Belgian medical researchers have succeeded in repairing bones using the stem cells from fatty tissue, with a new technique that they believe could become a benchmark for treating a range of bone disorders.
The team at the Saint Luc university clinic hospital in Brussels have treated 11 patients, eight of them children, with fractures or bone defects that their bodies could not repair, and a spin-off is seeking investors to commercialise the discovery.
Doctors have for years harvested stem cells from bone marrow at the top of the pelvis and injected them back into the body to repair bone.
The ground-breaking technique of Saint Luc's centre for tissue and cellular therapy is to remove a sugar cube-sized piece of fatty tissue from the patient, a less invasive process than pushing a needle into the pelvis and with a stem cell concentration they say is some 500 times higher. The stem cells are then isolated and used to grow bone in the laboratory.

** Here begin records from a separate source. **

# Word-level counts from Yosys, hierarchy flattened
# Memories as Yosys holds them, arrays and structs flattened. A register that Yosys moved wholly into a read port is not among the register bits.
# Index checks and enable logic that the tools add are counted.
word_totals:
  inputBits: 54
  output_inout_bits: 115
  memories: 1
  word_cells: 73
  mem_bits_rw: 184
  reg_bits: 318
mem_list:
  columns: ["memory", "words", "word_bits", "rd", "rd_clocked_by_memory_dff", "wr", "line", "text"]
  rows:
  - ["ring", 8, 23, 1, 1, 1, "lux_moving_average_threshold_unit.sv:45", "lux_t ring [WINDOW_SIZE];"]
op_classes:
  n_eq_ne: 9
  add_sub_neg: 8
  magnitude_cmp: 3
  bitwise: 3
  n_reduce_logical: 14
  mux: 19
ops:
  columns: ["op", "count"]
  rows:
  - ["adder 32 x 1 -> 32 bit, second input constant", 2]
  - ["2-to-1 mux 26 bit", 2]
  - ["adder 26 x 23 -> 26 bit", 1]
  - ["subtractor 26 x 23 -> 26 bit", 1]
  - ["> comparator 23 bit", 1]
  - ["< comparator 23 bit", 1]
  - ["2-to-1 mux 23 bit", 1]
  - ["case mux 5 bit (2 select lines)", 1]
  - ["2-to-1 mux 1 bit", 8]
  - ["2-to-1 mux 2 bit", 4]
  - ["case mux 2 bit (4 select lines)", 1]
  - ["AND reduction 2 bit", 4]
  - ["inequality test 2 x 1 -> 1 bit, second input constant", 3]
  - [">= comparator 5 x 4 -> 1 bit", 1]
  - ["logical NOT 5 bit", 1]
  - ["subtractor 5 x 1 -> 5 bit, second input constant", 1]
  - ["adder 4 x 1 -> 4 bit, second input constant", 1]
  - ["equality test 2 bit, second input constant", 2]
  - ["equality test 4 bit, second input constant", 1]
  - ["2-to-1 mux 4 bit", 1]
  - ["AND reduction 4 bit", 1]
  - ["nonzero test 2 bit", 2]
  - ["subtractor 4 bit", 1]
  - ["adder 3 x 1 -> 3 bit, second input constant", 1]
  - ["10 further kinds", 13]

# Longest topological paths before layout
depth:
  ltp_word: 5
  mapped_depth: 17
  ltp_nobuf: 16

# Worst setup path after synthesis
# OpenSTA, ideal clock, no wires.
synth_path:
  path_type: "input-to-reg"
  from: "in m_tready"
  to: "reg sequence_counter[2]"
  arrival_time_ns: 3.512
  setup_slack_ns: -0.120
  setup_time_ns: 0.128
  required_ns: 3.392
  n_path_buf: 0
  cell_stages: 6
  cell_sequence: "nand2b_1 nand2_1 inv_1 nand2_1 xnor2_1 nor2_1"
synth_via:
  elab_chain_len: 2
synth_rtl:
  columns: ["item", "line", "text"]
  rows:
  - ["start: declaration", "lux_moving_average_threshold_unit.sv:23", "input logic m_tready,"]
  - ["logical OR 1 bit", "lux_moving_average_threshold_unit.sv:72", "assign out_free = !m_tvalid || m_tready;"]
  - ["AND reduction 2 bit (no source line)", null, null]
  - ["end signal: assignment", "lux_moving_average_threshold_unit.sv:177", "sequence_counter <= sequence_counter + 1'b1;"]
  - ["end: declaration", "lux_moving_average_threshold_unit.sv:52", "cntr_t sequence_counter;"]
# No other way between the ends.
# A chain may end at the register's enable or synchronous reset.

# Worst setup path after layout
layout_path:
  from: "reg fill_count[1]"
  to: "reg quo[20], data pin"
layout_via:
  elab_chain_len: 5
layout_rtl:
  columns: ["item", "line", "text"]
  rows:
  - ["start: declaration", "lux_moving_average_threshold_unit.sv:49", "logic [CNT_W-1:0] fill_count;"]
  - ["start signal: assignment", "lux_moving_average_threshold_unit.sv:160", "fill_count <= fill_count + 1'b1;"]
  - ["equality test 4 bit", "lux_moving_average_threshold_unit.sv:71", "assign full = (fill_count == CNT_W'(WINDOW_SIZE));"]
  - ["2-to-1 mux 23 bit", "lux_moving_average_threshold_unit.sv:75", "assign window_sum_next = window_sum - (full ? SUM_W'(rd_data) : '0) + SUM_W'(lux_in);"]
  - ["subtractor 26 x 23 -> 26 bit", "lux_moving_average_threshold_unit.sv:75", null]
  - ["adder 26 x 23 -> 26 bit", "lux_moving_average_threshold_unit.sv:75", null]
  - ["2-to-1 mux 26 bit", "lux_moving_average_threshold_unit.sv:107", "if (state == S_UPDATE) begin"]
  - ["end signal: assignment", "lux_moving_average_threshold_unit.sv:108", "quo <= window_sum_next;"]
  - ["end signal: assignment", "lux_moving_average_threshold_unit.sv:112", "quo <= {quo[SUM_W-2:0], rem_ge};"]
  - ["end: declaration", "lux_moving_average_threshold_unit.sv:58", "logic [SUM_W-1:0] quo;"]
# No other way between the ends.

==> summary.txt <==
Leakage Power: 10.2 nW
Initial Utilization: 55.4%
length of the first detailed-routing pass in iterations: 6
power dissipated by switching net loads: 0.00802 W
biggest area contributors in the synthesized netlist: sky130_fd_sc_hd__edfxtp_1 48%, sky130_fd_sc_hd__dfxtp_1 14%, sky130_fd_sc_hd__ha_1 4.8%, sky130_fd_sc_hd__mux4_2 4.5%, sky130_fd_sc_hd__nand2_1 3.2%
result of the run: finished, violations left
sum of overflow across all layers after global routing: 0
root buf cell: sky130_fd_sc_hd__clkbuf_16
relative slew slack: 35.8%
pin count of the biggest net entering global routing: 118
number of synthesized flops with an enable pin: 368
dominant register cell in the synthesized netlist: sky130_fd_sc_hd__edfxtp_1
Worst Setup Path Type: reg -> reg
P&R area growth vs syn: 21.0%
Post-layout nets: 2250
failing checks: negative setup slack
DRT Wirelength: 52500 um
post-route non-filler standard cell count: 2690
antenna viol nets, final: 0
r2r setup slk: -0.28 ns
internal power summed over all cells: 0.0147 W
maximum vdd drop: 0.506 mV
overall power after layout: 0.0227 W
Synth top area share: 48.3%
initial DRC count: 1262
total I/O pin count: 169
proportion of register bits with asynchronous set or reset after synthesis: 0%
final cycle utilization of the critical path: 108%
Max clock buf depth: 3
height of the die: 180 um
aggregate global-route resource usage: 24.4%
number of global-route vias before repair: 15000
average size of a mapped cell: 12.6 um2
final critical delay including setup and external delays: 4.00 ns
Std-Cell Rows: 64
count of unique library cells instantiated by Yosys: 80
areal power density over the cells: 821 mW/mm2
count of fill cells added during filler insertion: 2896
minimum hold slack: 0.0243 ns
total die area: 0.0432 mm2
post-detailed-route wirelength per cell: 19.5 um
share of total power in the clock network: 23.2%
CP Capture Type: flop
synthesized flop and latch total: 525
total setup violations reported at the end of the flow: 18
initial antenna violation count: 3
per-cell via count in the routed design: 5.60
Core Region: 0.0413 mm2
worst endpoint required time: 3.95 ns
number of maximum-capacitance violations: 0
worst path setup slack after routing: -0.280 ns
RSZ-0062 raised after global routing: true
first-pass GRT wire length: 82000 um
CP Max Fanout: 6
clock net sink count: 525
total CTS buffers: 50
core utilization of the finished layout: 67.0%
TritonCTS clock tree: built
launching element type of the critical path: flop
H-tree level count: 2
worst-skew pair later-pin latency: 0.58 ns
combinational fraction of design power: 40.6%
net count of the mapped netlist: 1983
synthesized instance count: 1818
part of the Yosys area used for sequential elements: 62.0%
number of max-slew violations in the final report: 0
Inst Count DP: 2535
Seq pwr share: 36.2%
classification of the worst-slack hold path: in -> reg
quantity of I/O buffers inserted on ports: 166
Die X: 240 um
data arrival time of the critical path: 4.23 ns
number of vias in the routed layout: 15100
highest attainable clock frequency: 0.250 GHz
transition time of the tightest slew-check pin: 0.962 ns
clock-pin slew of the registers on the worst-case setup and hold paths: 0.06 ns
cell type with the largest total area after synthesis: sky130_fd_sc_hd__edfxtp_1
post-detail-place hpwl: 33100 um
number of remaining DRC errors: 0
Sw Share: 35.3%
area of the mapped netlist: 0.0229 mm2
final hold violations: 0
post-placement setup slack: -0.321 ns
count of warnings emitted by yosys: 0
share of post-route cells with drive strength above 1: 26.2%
===== config.mk =====
export PLATFORM = sky130hd
export DESIGN_NAME = mandelbrot_escape_time
export DESIGN_NICKNAME = d
export VERILOG_FILES = /design/src/design/mbe_pkg.sv /design/src/design/mbe_mul.sv /design/src/design/mandelbrot_escape_time.sv
export SDC_FILE = /design/constraint.sdc
export NUM_CORES = 2
export LEC_CHECK = 0
export ABC_AREA = 1
export BUFFER_PORTS_ARGS = -buffer_cell sky130_fd_sc_hd__buf_2
export CORE_ASPECT_RATIO = 0.9
export CORE_MARGIN = 2
export CORE_UTILIZATION = 45
export DETAILED_ROUTE_END_ITERATION = 8
export MAX_ROUTING_LAYER = met4
export SKIP_LAST_GASP = 1
export SLEW_MARGIN = 10
export SYNTH_ARGS = -nofsm -noshare
export SYNTH_HDL_FRONTEND = slang
export SYNTH_SLANG_ARGS = --single-unit

===== constraint.sdc =====
create_clock -name clock -period 8.65 [get_ports clock]
set_clock_uncertainty 0.05 [all_clocks]
set_input_delay 0.865 -clock clock [delete_from_list [all_inputs] [get_ports clock]]
set_output_delay 0.865 -clock clock [all_outputs]
set_load 0.03 [all_outputs]
[src/rtl/lkc_pkg.sv]
package lkc_pkg;

    localparam int CAP_W       = 5;
    localparam int KEY_W       = 32;
    localparam int VAL_W       = 32;
    localparam int ENTRIES_DEF = 16;

    localparam logic [CAP_W-1:0]        CAP_RESET  = CAP_W'(16);
    localparam logic signed [VAL_W-1:0] MISS_VALUE = '1;

    typedef enum logic {
        OP_GET = 1'b0,
        OP_PUT = 1'b1
    } t_op;

    typedef struct packed {
        t_op                        op;
        logic signed [KEY_W-1:0]    key;
        logic signed [VAL_W-1:0]    value;
    } t_req;

    typedef struct packed {
        logic                       found;
        logic signed [VAL_W-1:0]    value;
    } t_rsp;

endpackage

[src/rtl/lkc_if.sv]
interface lkc_req_if;
    import lkc_pkg::*;

    logic                       valid;
    logic                       ready;
    logic                       operation;
    logic signed [KEY_W-1:0]    lookup_key;
    logic signed [VAL_W-1:0]    write_value;

    modport source (output valid, output operation, output lookup_key, output write_value,
                    input ready);
    modport sink   (input valid, input operation, input lookup_key, input write_value,
                    output ready);
endinterface

interface lkc_rsp_if;
    import lkc_pkg::*;

    logic                       valid;
    logic                       ready;
    logic                       found;
    logic signed [VAL_W-1:0]    read_value;

    modport source (output valid, output found, output read_value, input ready);
    modport sink   (input valid, input found, input read_value, output ready);
endinterface

interface lkc_cfg_if;
    import lkc_pkg::*;

    logic                       valid;
    logic                       ready;
    logic [CAP_W-1:0]           active_capacity;

    modport source (output valid, output active_capacity, input ready);
    modport sink   (input valid, input active_capacity, output ready);
endinterface

[src/rtl/lkc_core.sv]
module lkc_core #(
    parameter int ENTRIES = lkc_pkg::ENTRIES_DEF
) (
    input  logic                        i_clk,
    input  logic                        i_rst_n,
    input  logic                        i_advance,
    input  lkc_pkg::t_req               i_req,
    input  logic [lkc_pkg::CAP_W-1:0]   i_capacity,
    output lkc_pkg::t_rsp               o_rsp
);
    import lkc_pkg::*;

    localparam int RW = $clog2(ENTRIES);
    localparam int OW = $clog2(ENTRIES + 1);

    logic [ENTRIES-1:0]         r_valid;
    logic signed [KEY_W-1:0]    r_key   [ENTRIES];
    logic signed [VAL_W-1:0]    r_val   [ENTRIES];
    logic [RW-1:0]              r_rank  [ENTRIES];
    logic [OW-1:0]              r_occ;

    logic [ENTRIES-1:0]         n_valid;
    logic signed [KEY_W-1:0]    n_key   [ENTRIES];
    logic signed [VAL_W-1:0]    n_val   [ENTRIES];
    logic [RW-1:0]              n_rank  [ENTRIES];
    logic [OW-1:0]              n_occ;

    logic [ENTRIES-1:0]         hit;
    logic                       hit_any;
    logic [RW-1:0]              hit_rank;
    logic signed [VAL_W-1:0]    hit_value;
    logic [ENTRIES-1:0]         free_slot;
    logic [ENTRIES-1:0]         victim;
    logic [ENTRIES-1:0]         slot;
    logic                       evict;
    logic                       is_put;
    logic [RW-1:0]              last_rank;

    assign is_put    = (i_req.op == OP_PUT);
    assign free_slot = ~r_valid & (r_valid + ENTRIES'(1));
    assign last_rank = RW'(r_occ - OW'(1));

    always_comb begin
        if (i_capacity == '0) begin
            evict = (r_occ != '0);
        end else if (32'(i_capacity) >= ENTRIES) begin
            evict = (32'(r_occ) >= ENTRIES);
        end else begin
            evict = (32'(r_occ) >= 32'(i_capacity));
        end
    end

    always_comb begin
        hit_rank  = '0;
        hit_value = '0;
        for (int i = 0; i < ENTRIES; i++) begin
            hit[i]    = r_valid[i] && (r_key[i] == i_req.key);
            victim[i] = r_valid[i] && (r_rank[i] == last_rank);
            hit_rank  = hit_rank | (hit[i] ? r_rank[i] : '0);
            hit_value = hit_value | (hit[i] ? r_val[i] : '0);
        end
        hit_any = |hit;
        slot    = evict ? victim : free_slot;
    end

    always_comb begin
        n_valid = r_valid;
        n_key   = r_key;
        n_val   = r_val;
        n_rank  = r_rank;
        n_occ   = r_occ;
        if (hit_any) begin
            for (int i = 0; i < ENTRIES; i++) begin
                if (hit[i]) begin
                    n_rank[i] = '0;
                    if (is_put) begin
                        n_val[i] = i_req.value;
                    end
                end else if (r_valid[i] && (r_rank[i] < hit_rank)) begin
                    n_rank[i] = r_rank[i] + RW'(1);
                end
            end
        end else if (is_put) begin
            for (int i = 0; i < ENTRIES; i++) begin
                if (slot[i]) begin
                    n_valid[i] = 1'b1;
                    n_key[i]   = i_req.key;
                    n_val[i]   = i_req.value;
                    n_rank[i]  = '0;
                end else if (r_valid[i]) begin
                    n_rank[i] = r_rank[i] + RW'(1);
                end
            end
            if (!evict) begin
                n_occ = r_occ + OW'(1);
            end
        end
    end

    assign o_rsp.found = hit_any;
    assign o_rsp.value = hit_any ? hit_value : MISS_VALUE;

    always_ff @(posedge i_clk) begin
        if (!i_rst_n) begin
            r_valid <= '0;
            r_occ   <= '0;
        end else if (i_advance) begin
            r_valid <= n_valid;
            r_occ   <= n_occ;
        end
    end

    always_ff @(posedge i_clk) begin
        if (i_advance) begin
            r_key  <= n_key;
            r_val  <= n_val;
            r_rank <= n_rank;
        end
    end

endmodule

[src/rtl/lru_key_value_cache_top.sv]
// A get request is registered in the request register, then its result in the result register.
// Throughput: one request per cycle, set by the combinational key compare and
// rank update over all entries; a get waits only while the result register is full
// and the result is not being taken.
// Reset (synchronous, active low): all entries invalid, occupancy zero,
// capacity 16, no request or result held.
module lru_key_value_cache_top #(
    parameter int ENTRIES = lkc_pkg::ENTRIES_DEF
) (
    input  logic        i_clk,
    input  logic        i_rst_n,
    lkc_cfg_if.sink     i_cfg,
    lkc_req_if.sink     i_req,
    lkc_rsp_if.source   o_rsp
);
    import lkc_pkg::*;

    logic               r_in_valid;
    t_req               r_in;
    logic               r_out_valid;
    t_rsp               r_out;
    logic [CAP_W-1:0]   r_cap;

    logic               n_in_valid;
    logic               n_out_valid;
    logic               advance;
    logic               take_in;
    t_rsp               core_rsp;

    assign advance = r_in_valid && ((r_in.op == OP_PUT) || !r_out_valid || o_rsp.ready);
    assign take_in = i_req.valid && i_req.ready;

    assign i_req.ready = !r_in_valid || advance;
    assign i_cfg.ready = 1'b1;

    assign o_rsp.valid      = r_out_valid;
    assign o_rsp.found      = r_out.found;
    assign o_rsp.read_value = r_out.value;

    lkc_core #(
        .ENTRIES    (ENTRIES)
    ) u_core (
        .i_clk      (i_clk),
        .i_rst_n    (i_rst_n),
        .i_advance  (advance),
        .i_req      (r_in),
        .i_capacity (r_cap),
        .o_rsp      (core_rsp)
    );

    always_comb begin
        n_in_valid = r_in_valid;
        if (take_in) begin
            n_in_valid = 1'b1;
        end else if (advance) begin
            n_in_valid = 1'b0;
        end
        n_out_valid = r_out_valid;
        if (advance && (r_in.op == OP_GET)) begin
            n_out_valid = 1'b1;
        end else if (o_rsp.ready) begin
            n_out_valid = 1'b0;
        end
    end

    always_ff @(posedge i_clk) begin
        if (!i_rst_n) begin
            r_in_valid  <= 1'b0;
            r_out_valid <= 1'b0;
            r_cap       <= CAP_RESET;
        end else begin
            r_in_valid  <= n_in_valid;
            r_out_valid <= n_out_valid;
            if (i_cfg.valid && i_cfg.ready) begin
                r_cap <= i_cfg.active_capacity;
            end
        end
    end

    always_ff @(posedge i_clk) begin
        if (take_in) begin
            r_in.op    <= t_op'(i_req.operation);
            r_in.key   <= i_req.lookup_key;
            r_in.value <= i_req.write_value;
        end
        if (advance && (r_in.op == OP_GET)) begin
            r_out <= core_rsp;
        end
    end

endmodule
`config.mk`:
```
export PLATFORM = sky130hd
export DESIGN_NAME = msi_ctrl
export DESIGN_NICKNAME = d
export VERILOG_FILES = /design/src/rtl/midpoint_slope_interpolator_unit_defines.svh /design/src/rtl/msi_pkg.sv /design/src/rtl/msi_ctrl.sv
export SDC_FILE = /design/constraint.sdc
export NUM_CORES = 1
export LEC_CHECK = 0
export BUFFER_PORTS_ARGS = -buffer_cell sky130_fd_sc_hd__buf_2
export CAP_MARGIN = 20
export CORE_ASPECT_RATIO = 1.2
export CORE_MARGIN = 2
export CORE_UTILIZATION = 43
export DETAILED_ROUTE_END_ITERATION = 8
export MAX_ROUTING_LAYER = met4
export PLACE_DENSITY = 0.73
export RECOVER_POWER = 25
export SLEW_MARGIN = 10
export SYNTH_ARGS = -nofsm -noshare
export SYNTH_HDL_FRONTEND = slang
export SYNTH_SLANG_ARGS = --single-unit
```
`constraint.sdc`:
```
create_clock -name clk_i -period 1.42 [get_ports clk_i]
set_input_delay 0.142 -clock clk_i [delete_from_list [all_inputs] [get_ports clk_i]]
set_output_delay 0.142 -clock clk_i [all_outputs]
set_load 0.005 [all_outputs]
```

Unlike some technologies, they are also not attached to a solid and separate "scaffold".
"Normally you transplant only cells and you cross your fingers that it functions," the centre's coordinator, Dr Denis Dufrane, said.
His work was published in Biomaterials journal and presented at an annual meeting of the International Federation for Adipose Therapeutics and Science in New York in November.
"It is complete bone tissue that we recreate in the bottle and therefore when we do transplants in a bone defect or a bone hole ... you have a higher chance of bone formation," Dufrane said. The new material in a lab dish resembles more plasticine than bone, but it can be moulded to fill a fracture, rather like a dentist's filling in a tooth, hardening in a person's body.
Some of those treated have included people recovering from tumours that had to be removed from bones.
One 13-year-old boy, with a fracture and disorder that rendered him unable to repair bone, could resume sports within 14 months of treatment.
"Our hope is to propose this technology directly in emergency rooms to reconstitute bones when you have a trauma or something like that," Dufrane said.
A spin-off founded last year called Novadip Biosciences will seek to commercialise the treatment, initially to allow spinal fusion among elderly people with degenerated discs.
It may also seek to create a bank of bone tissue from donors rather than the patients.
Marco Helder, president of the International Federation for Adipose Therapeutics and Science, said the novelty was the lack of solid scaffold.
"It is interesting and it is new, but it will have limitations regarding load-bearing capacity and, as with other implants, it will need to connect to the blood vessels of the body rapidly to avoid dying off," he said. "Any foreign object can cause … problems, so the fact that this is just host tissue would be an advantage."